NEA than any interest group or organizati­on, and the establishm­ent of the Department of Education in 1979 galvanized the group for his re-election campaign.

President Reagan’s 1980 campaign promise to close the newly formed Department of Education was not viewed as outrageous­ly ideologica­l or untenable. The Department of Education Organizati­on Act only narrowly passed in the House and failed to win the support of a majority, and there was little public illusion to the reality that the organizati­on was birthed from a political bargain.

Indeed, Democratic and Republican lawmakers were openly skeptical toward the department. Democrats quickly realized how easily it could be turned into a weapon of the executive branch—Reagan’s appointmen­t of Terrel Bell as Secretary of Education signaled that the department would be dispatched to oversee market-based school reforms—while Republican­s remained ideologica­lly opposed to an increased federal role in education. Bell was likely correct in a 1982 interview in which he acknowledg­ed that the administra­tion’s goal of abolishing the department was a possible if uphill battle.

Yet, by the end of 1983, any hope of abolishing the Department of Education was dead.

That year, a commission created by Secretary Bell to investigat­e the causes and depth of mediocre performanc­e among American students made waves when they published their findings in a report aptly titled “A Nation at Risk.” The ominous warnings in the report created a media firestorm and genuine sense of crisis.

“A Nation at Risk” set off a wave of accountabi­lity-based reforms that culminated with No Child Left Behind in 2002. These reforms invited further centraliza­tion and only augmented the functional importance of the department vis-à-vis data collection, policy analysis, and policy enforcemen­t, making abolition a taller task.

Perhaps equally importantl­y, there was a perception dating back to the New Deal that the federal government could and would intervene during times of crisis to safeguard the welfare of the republic. The solution to the problems spelled out in “A Nation at Risk” was more federal interventi­on, or so the thought went.

That brings us to Trump.
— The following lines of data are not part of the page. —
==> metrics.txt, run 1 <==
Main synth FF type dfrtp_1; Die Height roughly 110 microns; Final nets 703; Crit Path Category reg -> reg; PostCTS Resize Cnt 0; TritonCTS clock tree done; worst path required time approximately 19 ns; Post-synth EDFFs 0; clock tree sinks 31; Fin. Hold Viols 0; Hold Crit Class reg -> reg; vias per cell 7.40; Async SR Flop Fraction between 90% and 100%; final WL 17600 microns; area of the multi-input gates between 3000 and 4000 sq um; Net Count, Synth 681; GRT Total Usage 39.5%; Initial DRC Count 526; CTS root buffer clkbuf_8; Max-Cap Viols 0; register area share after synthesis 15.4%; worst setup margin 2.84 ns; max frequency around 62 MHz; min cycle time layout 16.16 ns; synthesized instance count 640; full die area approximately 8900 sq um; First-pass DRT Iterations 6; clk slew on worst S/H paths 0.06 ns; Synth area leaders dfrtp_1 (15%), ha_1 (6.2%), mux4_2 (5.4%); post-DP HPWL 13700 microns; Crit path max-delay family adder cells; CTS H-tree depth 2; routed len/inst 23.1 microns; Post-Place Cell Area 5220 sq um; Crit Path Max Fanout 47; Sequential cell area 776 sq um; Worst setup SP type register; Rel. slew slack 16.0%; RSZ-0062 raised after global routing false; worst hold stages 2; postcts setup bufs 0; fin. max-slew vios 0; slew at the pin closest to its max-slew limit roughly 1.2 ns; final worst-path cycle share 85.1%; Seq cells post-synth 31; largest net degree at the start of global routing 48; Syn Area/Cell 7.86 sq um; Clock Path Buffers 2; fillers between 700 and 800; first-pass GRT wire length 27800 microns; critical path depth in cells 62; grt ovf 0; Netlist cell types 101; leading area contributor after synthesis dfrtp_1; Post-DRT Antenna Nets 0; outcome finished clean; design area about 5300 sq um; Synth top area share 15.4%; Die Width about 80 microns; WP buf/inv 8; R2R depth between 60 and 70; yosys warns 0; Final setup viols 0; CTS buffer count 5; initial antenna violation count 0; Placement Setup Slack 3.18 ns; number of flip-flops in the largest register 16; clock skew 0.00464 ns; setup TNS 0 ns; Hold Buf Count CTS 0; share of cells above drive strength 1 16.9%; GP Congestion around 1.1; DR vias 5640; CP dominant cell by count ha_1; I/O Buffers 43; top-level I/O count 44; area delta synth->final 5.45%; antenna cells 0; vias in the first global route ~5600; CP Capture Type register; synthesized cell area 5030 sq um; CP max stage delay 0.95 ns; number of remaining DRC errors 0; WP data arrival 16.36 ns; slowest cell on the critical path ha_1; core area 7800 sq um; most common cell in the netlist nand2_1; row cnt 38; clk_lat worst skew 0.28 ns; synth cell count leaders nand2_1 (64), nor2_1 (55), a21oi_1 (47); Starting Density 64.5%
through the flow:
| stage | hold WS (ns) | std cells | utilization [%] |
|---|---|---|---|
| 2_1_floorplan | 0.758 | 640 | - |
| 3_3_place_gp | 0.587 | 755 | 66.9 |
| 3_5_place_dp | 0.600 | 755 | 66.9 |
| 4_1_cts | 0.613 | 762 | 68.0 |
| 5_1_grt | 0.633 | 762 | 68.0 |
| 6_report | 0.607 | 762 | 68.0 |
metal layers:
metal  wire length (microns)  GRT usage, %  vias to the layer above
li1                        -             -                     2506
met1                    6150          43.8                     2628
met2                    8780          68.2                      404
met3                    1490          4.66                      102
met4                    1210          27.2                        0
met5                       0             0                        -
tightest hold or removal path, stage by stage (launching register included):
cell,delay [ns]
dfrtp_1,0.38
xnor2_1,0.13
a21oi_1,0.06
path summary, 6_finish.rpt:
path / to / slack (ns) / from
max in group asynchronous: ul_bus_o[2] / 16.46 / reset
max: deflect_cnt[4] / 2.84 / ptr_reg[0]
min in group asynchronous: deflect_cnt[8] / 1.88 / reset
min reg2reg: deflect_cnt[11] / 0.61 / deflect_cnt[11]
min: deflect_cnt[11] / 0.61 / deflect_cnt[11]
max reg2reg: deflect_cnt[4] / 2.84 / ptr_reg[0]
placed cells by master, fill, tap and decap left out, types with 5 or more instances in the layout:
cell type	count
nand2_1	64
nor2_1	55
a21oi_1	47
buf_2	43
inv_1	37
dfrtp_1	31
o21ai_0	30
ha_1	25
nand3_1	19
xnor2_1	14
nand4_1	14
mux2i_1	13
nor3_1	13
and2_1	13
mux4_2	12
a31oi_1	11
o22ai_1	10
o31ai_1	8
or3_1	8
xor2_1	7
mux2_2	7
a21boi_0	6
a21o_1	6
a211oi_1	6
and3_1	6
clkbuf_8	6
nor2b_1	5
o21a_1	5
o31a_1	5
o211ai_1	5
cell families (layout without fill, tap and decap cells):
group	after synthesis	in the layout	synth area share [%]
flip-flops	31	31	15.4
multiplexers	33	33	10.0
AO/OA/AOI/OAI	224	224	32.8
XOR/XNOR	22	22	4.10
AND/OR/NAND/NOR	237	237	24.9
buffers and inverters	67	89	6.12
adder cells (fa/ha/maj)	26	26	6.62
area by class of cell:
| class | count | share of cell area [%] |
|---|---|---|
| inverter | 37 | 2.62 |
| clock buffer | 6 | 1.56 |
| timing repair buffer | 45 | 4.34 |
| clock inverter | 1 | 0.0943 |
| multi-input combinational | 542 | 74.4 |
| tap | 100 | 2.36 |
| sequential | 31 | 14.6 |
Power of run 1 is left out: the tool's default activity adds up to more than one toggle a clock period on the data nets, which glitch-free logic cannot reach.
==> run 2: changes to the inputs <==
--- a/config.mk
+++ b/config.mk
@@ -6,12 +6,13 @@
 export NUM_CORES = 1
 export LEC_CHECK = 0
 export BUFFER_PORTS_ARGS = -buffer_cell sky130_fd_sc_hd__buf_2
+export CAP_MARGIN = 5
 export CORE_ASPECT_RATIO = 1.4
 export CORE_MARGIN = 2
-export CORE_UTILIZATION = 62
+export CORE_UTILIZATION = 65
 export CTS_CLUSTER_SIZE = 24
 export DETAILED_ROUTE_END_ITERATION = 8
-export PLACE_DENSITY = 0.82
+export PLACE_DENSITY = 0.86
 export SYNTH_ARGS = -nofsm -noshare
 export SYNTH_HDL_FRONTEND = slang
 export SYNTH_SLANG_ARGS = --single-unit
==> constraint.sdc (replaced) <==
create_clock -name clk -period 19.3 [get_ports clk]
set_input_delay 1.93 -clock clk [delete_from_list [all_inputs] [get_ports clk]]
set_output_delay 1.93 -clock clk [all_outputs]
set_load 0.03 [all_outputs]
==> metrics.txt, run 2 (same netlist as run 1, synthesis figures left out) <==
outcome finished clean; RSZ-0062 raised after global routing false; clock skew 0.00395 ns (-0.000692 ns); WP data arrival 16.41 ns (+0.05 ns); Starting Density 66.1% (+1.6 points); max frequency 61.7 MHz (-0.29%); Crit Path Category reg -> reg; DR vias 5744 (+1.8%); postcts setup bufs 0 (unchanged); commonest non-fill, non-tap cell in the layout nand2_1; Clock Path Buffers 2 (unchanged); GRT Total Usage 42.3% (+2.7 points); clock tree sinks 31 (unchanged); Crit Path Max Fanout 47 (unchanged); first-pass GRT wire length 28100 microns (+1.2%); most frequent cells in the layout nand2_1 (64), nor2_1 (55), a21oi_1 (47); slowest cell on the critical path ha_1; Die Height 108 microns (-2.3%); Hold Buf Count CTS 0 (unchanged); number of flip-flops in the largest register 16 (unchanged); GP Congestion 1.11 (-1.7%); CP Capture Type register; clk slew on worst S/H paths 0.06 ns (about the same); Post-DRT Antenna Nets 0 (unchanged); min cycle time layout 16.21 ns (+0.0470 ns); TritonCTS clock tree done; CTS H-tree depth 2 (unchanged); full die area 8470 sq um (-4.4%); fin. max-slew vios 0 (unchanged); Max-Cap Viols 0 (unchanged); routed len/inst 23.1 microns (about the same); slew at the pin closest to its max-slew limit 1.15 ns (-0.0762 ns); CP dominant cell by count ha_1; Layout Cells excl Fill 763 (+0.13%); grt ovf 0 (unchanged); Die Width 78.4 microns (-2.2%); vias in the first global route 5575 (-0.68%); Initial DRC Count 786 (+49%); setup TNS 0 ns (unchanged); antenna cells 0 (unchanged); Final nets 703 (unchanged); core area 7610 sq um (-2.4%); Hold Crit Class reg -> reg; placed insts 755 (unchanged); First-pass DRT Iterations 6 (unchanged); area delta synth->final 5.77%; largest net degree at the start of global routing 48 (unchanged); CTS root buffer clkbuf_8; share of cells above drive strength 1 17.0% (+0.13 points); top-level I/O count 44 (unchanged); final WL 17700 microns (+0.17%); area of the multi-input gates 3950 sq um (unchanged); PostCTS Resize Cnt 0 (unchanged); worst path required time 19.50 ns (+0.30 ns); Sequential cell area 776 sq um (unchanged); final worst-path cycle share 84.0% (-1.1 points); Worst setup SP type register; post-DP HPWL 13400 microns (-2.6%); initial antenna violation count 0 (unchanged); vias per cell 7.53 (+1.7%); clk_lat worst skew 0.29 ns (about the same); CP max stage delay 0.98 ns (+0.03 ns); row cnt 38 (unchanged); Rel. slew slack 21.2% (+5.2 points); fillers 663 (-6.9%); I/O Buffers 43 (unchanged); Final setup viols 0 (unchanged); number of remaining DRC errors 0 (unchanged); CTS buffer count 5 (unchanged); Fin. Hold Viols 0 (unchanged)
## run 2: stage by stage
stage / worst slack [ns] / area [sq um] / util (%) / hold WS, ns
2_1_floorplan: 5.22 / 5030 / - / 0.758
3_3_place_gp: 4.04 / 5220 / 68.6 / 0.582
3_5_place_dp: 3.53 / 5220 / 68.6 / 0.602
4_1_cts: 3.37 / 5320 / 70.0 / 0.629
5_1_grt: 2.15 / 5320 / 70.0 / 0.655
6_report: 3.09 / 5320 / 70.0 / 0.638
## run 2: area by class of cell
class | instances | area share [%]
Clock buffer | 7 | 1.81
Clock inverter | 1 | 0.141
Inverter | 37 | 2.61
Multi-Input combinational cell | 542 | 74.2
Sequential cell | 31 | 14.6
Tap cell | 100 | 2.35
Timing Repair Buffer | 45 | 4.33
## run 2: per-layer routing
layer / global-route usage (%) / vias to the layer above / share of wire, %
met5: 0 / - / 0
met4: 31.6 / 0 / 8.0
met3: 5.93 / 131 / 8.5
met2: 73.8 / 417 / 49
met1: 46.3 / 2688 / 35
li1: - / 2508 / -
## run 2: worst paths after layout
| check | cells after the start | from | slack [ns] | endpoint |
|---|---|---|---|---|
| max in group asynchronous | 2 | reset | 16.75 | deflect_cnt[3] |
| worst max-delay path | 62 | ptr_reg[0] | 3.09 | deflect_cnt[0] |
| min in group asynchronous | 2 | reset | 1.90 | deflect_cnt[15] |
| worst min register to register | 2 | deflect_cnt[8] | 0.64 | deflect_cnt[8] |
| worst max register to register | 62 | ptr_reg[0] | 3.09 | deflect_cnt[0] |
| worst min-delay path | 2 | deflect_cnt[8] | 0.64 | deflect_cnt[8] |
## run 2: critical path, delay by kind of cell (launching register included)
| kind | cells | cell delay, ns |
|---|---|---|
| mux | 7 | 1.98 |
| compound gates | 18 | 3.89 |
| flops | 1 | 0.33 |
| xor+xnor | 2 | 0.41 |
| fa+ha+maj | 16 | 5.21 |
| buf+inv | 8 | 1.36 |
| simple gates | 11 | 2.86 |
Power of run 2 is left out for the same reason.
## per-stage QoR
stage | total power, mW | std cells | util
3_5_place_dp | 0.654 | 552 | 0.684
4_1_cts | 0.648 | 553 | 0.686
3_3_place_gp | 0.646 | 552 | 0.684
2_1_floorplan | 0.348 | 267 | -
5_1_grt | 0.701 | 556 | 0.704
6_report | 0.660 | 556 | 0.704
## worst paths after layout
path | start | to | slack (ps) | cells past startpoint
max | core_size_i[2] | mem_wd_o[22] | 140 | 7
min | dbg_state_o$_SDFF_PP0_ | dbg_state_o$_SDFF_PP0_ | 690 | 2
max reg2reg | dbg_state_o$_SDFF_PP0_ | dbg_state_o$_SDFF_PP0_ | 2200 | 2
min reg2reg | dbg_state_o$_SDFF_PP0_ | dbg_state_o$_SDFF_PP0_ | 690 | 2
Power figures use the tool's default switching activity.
File: config.mk
export PLATFORM = sky130hd
export DESIGN_NAME = puf_resp_reader_flat
export DESIGN_NICKNAME = d
export VERILOG_FILES = /design/src/rtl/puf_pkg.sv /design/src/rtl/puf_resp_reader_if.sv /design/src/rtl/puf_sync2.sv /design/src/rtl/puf_resp_reader.sv /design/src/flat_wrapper.sv
export SDC_FILE = /design/constraint.sdc
export NUM_CORES = 1
export LEC_CHECK = 0
export CAP_MARGIN = 15
export CORE_MARGIN = 2
export CORE_UTILIZATION = 62
export CTS_BUF_LIST = sky130_fd_sc_hd__clkbuf_8
export CTS_CLUSTER_DIAMETER = 150
export DETAILED_ROUTE_END_ITERATION = 6
export PLACE_DENSITY = 0.93
export SYNTH_ARGS = -nofsm -noshare
export SYNTH_HDL_FRONTEND = slang
export SYNTH_SLANG_ARGS = --single-unit
File: constraint.sdc
create_clock -name clk -period 5.6 [get_ports clk]
set_input_delay 1.68 -clock clk [delete_from_list [all_inputs] [get_ports clk]]
set_output_delay 1.68 -clock clk [all_outputs]
set_load 0.01 [all_outputs]
File: src/rtl/puf_pkg.sv
// Shared types and constants for the PUF response reader: FSM state encoding,
// default bank width / strobe timing, and width helpers for counters and indices.
package puf_pkg;

    typedef enum logic [2:0] {
        IDLE   = 3'd0,
        CLEAR  = 3'd1,
        LOAD   = 3'd2,
        SETTLE = 3'd3,
        SHIFT  = 3'd4,
        FIN    = 3'd5
    } puf_state_e;

    localparam int unsigned PUF_WIDTH         = 16;
    localparam int unsigned PUF_CLR_CYCLES    = 2;
    localparam int unsigned PUF_LD_CYCLES     = 1;
    localparam int unsigned PUF_SETTLE_CYCLES = 4;

    function automatic int unsigned max3(input int unsigned a, input int unsigned b,
                                         input int unsigned c);
        int unsigned m;
        m = (a > b) ? a : b;
        return (m > c) ? m : c;
    endfunction

    // clog2 helper that never yields a zero-width vector (WIDTH=1 is legal).
    function automatic int unsigned clog2_min1(input int unsigned n);
        return (n > 1) ? $clog2(n) : 1;
    endfunction

    // Phase counter must hold the largest terminal value (param-1).
    function automatic int unsigned cnt_width(input int unsigned clr, input int unsigned ld,
                                              input int unsigned settle);
        return clog2_min1(max3(clr, ld, settle) + 1);
    endfunction

endpackage

File: src/rtl/puf_resp_reader_if.sv
// Serial valid/ready response stream from the reader to the post-processing/UART path.
interface puf_resp_reader_if;
    logic tx_data;
    logic tx_valid;
    logic tx_ready;
    logic tx_last;

    modport master (output tx_data, output tx_valid, output tx_last, input tx_ready);
    modport slave  (input tx_data, input tx_valid, input tx_last, output tx_ready);
endinterface

File: src/rtl/puf_sync2.sv
// WIDTH-bit two-flop synchroniser for the latch outputs, which are asynchronous to clk.
module puf_sync2 #(
    parameter int unsigned WIDTH = 16
) (
    input  logic             clk,
    input  logic             rst_n,
    input  logic [WIDTH-1:0] d,
    output logic [WIDTH-1:0] q
);
    logic [WIDTH-1:0] meta_q;
    logic [WIDTH-1:0] sync_q;

    // NOTE: sequential state uses non-blocking assignments and the async active-low
    // reset in the sensitivity list, so every flop clears the instant rst_n falls.
    always_ff @(posedge clk or negedge rst_n) begin
        if (!rst_n) begin
            meta_q <= '0;
            sync_q <= '0;
        end else begin
            meta_q <= d;
            sync_q <= meta_q;
        end
    end

    assign q = sync_q;
endmodule

File: src/rtl/puf_resp_reader.sv
// Sequences clear -> load -> settle on a bank of PUF response latches, snapshots the
// synchronised latch outputs and streams the snapshot LSB-first over valid/ready.
module puf_resp_reader
    import puf_pkg::*;
#(
    parameter int unsigned WIDTH         = PUF_WIDTH,
    parameter int unsigned CLR_CYCLES    = PUF_CLR_CYCLES,
    parameter int unsigned LD_CYCLES     = PUF_LD_CYCLES,
    parameter int unsigned SETTLE_CYCLES = PUF_SETTLE_CYCLES
) (
    input  logic                clk,
    input  logic                rst_n,
    input  logic                start,
    output logic                lat_clr,
    output logic                lat_ld,
    input  logic [WIDTH-1:0]    lat_q,
    output logic                busy,
    output logic                done,
    puf_resp_reader_if.master   tx
);
    localparam int unsigned CNT_W = cnt_width(CLR_CYCLES, LD_CYCLES, SETTLE_CYCLES);
    localparam int unsigned IDX_W = clog2_min1(WIDTH);

    localparam logic [CNT_W-1:0] CLR_LAST    = CNT_W'(CLR_CYCLES - 1);
    localparam logic [CNT_W-1:0] LD_LAST     = CNT_W'(LD_CYCLES - 1);
    localparam logic [CNT_W-1:0] SETTLE_LAST = CNT_W'(SETTLE_CYCLES - 1);
    localparam logic [IDX_W-1:0] LAST_IDX    = IDX_W'(WIDTH - 1);

    puf_state_e       state_q, state_d;
    logic [CNT_W-1:0] cnt_q, cnt_d;
    logic [WIDTH-1:0] shreg_q, shreg_d;
    logic [IDX_W-1:0] bit_idx_q, bit_idx_d;
    logic             lat_clr_q, lat_clr_d;
    logic             lat_ld_q, lat_ld_d;
    logic             busy_q, busy_d;
    logic             done_q, done_d;
    logic             tx_valid_q, tx_valid_d;
    logic             tx_data_q, tx_data_d;
    logic             tx_last_q, tx_last_d;

    logic [WIDTH-1:0] sync_q;
    logic             accept;

    puf_sync2 #(.WIDTH(WIDTH)) u_sync (
        .clk   (clk),
        .rst_n (rst_n),
        .d     (lat_q),
        .q     (sync_q)
    );

    assign accept = tx_valid_q && tx.tx_ready;

    // NOTE: every signal written here gets a default first; a missed branch would
    // otherwise infer a latch instead of holding the registered value.
    always_comb begin
        state_d   = state_q;
        cnt_d     = cnt_q;
        shreg_d   = shreg_q;
        bit_idx_d = bit_idx_q;

        unique case (state_q)
            IDLE: begin
                if (start) begin
                    state_d = CLEAR;
                    cnt_d   = '0;
                end
            end
            CLEAR: begin
                if (cnt_q == CLR_LAST) begin
                    state_d = LOAD;
                    cnt_d   = '0;
                end else begin
                    cnt_d = cnt_q + CNT_W'(1);
                end
            end
            LOAD: begin
                if (cnt_q == LD_LAST) begin
                    state_d = SETTLE;
                    cnt_d   = '0;
                end else begin
                    cnt_d = cnt_q + CNT_W'(1);
                end
            end
            SETTLE: begin
                if (cnt_q == SETTLE_LAST) begin
                    state_d   = SHIFT;
                    cnt_d     = '0;
                    shreg_d   = sync_q;
                    bit_idx_d = '0;
                end else begin
                    cnt_d = cnt_q + CNT_W'(1);
                end
            end
            SHIFT: begin
                if (accept) begin
                    shreg_d = shreg_q >> 1;
                    // Index stops at the MSB so it never wraps within a response.
                    if (bit_idx_q == LAST_IDX) state_d = FIN;
                    else                       bit_idx_d = bit_idx_q + IDX_W'(1);
                end
            end
            FIN:     state_d = IDLE;
            default: state_d = IDLE;
        endcase

        // Outputs decoded from the next state so they come straight from flops.
        lat_clr_d  = (state_d == CLEAR);
        lat_ld_d   = (state_d == LOAD);
        busy_d     = (state_d != IDLE);
        done_d     = (state_d == FIN);
        tx_valid_d = (state_d == SHIFT);
        tx_data_d  = tx_valid_d && shreg_d[0];
        tx_last_d  = tx_valid_d && (bit_idx_d == LAST_IDX);
    end

    always_ff @(posedge clk or negedge rst_n) begin
        if (!rst_n) begin
            state_q    <= IDLE;
            cnt_q      <= '0;
            shreg_q    <= '0;
            bit_idx_q  <= '0;
            lat_clr_q  <= 1'b0;
            lat_ld_q   <= 1'b0;
            busy_q     <= 1'b0;
            done_q     <= 1'b0;
            tx_valid_q <= 1'b0;
            tx_data_q  <= 1'b0;
            tx_last_q  <= 1'b0;
        end else begin
            state_q    <= state_d;
            cnt_q      <= cnt_d;
            shreg_q    <= shreg_d;
            bit_idx_q  <= bit_idx_d;
            lat_clr_q  <= lat_clr_d;
            lat_ld_q   <= lat_ld_d;
            busy_q     <= busy_d;
            done_q     <= done_d;
            tx_valid_q <= tx_valid_d;
            tx_data_q  <= tx_data_d;
            tx_last_q  <= tx_last_d;
        end
    end

    assign lat_clr     = lat_clr_q;
    assign lat_ld      = lat_ld_q;
    assign busy        = busy_q;
    assign done        = done_q;
    assign tx.tx_valid = tx_valid_q;
    assign tx.tx_data  = tx_data_q;
    assign tx.tx_last  = tx_last_q;
endmodule
**src/rtl/mem_pkg.sv**
```systemverilog
// Shared encodings and the queued-store record for the data-memory write path.
package mem_pkg;

   localparam int DEFAULT_DEPTH = 4;

   localparam logic [1:0] SZ_WORD = 2'b00;
   localparam logic [1:0] SZ_HALF = 2'b01;
   localparam logic [1:0] SZ_BYTE = 2'b10;

   // One pending store, already in DM format (word address, lane data, byte enables).
   typedef struct packed {
      logic [29:0] addr;
      logic [31:0] data;
      logic [3:0]  be;
      logic [31:0] pc;
   } sb_entry_t;

endpackage

```
**src/rtl/store_buffer_align.sv**
```systemverilog
// Turns a raw MEM-stage store (size, low address bits, rt value) into byte enables and lane data.
module store_align
   import mem_pkg::*;
(
   input  logic [1:0]  size,
   input  logic [1:0]  lowAddr,
   input  logic [31:0] data,
   output logic [3:0]  be,
   output logic [31:0] laneData,
   output logic        misalign
);

   always_comb begin
      be       = 4'b0000;
      laneData = data;
      misalign = 1'b0;
      case (size)
         SZ_WORD: begin
            be       = 4'b1111;
            misalign = (lowAddr != 2'b00);
         end
         SZ_HALF: begin
            be       = lowAddr[1] ? 4'b1100 : 4'b0011;
            laneData = {2{data[15:0]}};
            misalign = lowAddr[0];
         end
         SZ_BYTE: begin
            be       = 4'b0001 << lowAddr;
            laneData = {4{data[7:0]}};
         end
         default: misalign = 1'b1;
      endcase
   end

endmodule

```
**src/rtl/store_buffer.sv**
```systemverilog
// FIFO of formatted stores draining one per cycle into DM; loads hitting a pending word are stalled.
module store_buffer
   import mem_pkg::*;
#(
   parameter int DEPTH = DEFAULT_DEPTH,
   parameter int PTR_W = 2
) (
   input  logic             clk,
   input  logic             reset,
   input  logic             st_valid,
   input  logic [31:0]      st_addr,
   input  logic [31:0]      st_data,
   input  logic [1:0]       st_size,
   input  logic [31:0]      st_pc,
   output logic             st_ready,
   output logic             st_misalign,
   input  logic             ld_valid,
   input  logic [31:0]      ld_addr,
   output logic             ld_stall,
   output logic             dm_we,
   input  logic             dm_ready,
   output logic [31:0]      dm_addr,
   output logic [31:0]      dm_wdata,
   output logic [3:0]       dm_be,
   output logic [31:0]      dm_pc,
   output logic             empty,
   output logic [PTR_W:0]   count
);

   sb_entry_t        entries [DEPTH];
   sb_entry_t        headEntry;
   logic [PTR_W-1:0] wrPtr;
   logic [PTR_W-1:0] rdPtr;
   logic [3:0]       alignBe;
   logic [31:0]      alignData;
   logic             alignMis;
   logic             push;
   logic             pop;
   logic             hit;
   logic [1:0]       unusedLdLane;

   store_align u_align (
      .size     (st_size),
      .lowAddr  (st_addr[1:0]),
      .data     (st_data),
      .be       (alignBe),
      .laneData (alignData),
      .misalign (alignMis)
   );

   // Both sides use valid/ready: a transfer happens on a cycle where valid && ready at the rising edge.
   // Store side: ready depends only on occupancy (no same-cycle bypass of a popping slot).
   // DM side: dm_we is the valid, held with stable head fields until dm_ready completes it.
   assign st_misalign  = st_valid && alignMis;
   assign st_ready     = (count != (PTR_W+1)'(DEPTH));
   assign push         = st_valid && st_ready && !alignMis;
   assign empty        = (count == '0);
   assign dm_we        = !empty;
   assign pop          = dm_we && dm_ready;
   assign unusedLdLane = ld_addr[1:0];

   assign headEntry = entries[rdPtr];
   assign dm_addr   = {headEntry.addr, 2'b00};
   assign dm_wdata  = headEntry.data;
   assign dm_be     = headEntry.be;
   assign dm_pc     = headEntry.pc;

   // Slot i is live when its distance from the head is below the occupancy.
   always_comb begin
      hit = 1'b0;
      for (int i = 0; i < DEPTH; i++) begin
         if (({1'b0, PTR_W'(i) - rdPtr} < count) && (entries[i].addr == ld_addr[31:2]))
            hit = 1'b1;
      end
      ld_stall = ld_valid && hit;
   end

   always_ff @(posedge clk) begin
      if (push)
         entries[wrPtr] <= '{addr: st_addr[31:2], data: alignData, be: alignBe, pc: st_pc};
   end

   always_ff @(posedge clk) begin
      if (!reset) begin
         wrPtr <= '0;
         rdPtr <= '0;
         count <= '0;
      end else begin
         if (push)
            wrPtr <= wrPtr + PTR_W'(1);
         if (pop)
            rdPtr <= rdPtr + PTR_W'(1);
         case ({push, pop})
            2'b10:   count <= count + (PTR_W+1)'(1);
            2'b01:   count <= count - (PTR_W+1)'(1);
            default: count <= count;
         endcase
      end
   end

endmodule
```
As far as the two-thirds of the country that disapprove­s of the president is concerned, he infringes upon the decorum that the office demands, disregards the spirit of our Constituti­on, and speaks fast and loose from the most powerful pulpit in the world with little care or understand­ing of the consequenc­es.

Indeed, we are mired in a crisis. At best it ends in an electoral landslide in which the sitting president might question the legitimacy of our democratic process. At worst his campaign’s ties to Russia are as damning as they appear to be.

Once the dust settles the country will undergo a period of introspect­ion, wondering how we got to this point. Many of the president’s critics on both sides of the aisle will at least pay lip service to education as both the remedy and cause of the crisis.

They aren’t wrong. A 2002 Gallup poll showed that a plurality of American adults with no college education described Watergate as “just politics” compared to 31 percent of adults with a postgradua­te degree. Unsurprisi­ngly, civic knowledge appears to promote stronger accountabi­lity.

How we can actually promote better civics knowledge is something that education reformers like myself grapple with constantly. In truth there are no easy answers. In the meantime, it is a good bet that public opinion will tilt toward an expansion of the department, making long odds to eliminate it even longer. History tells us so.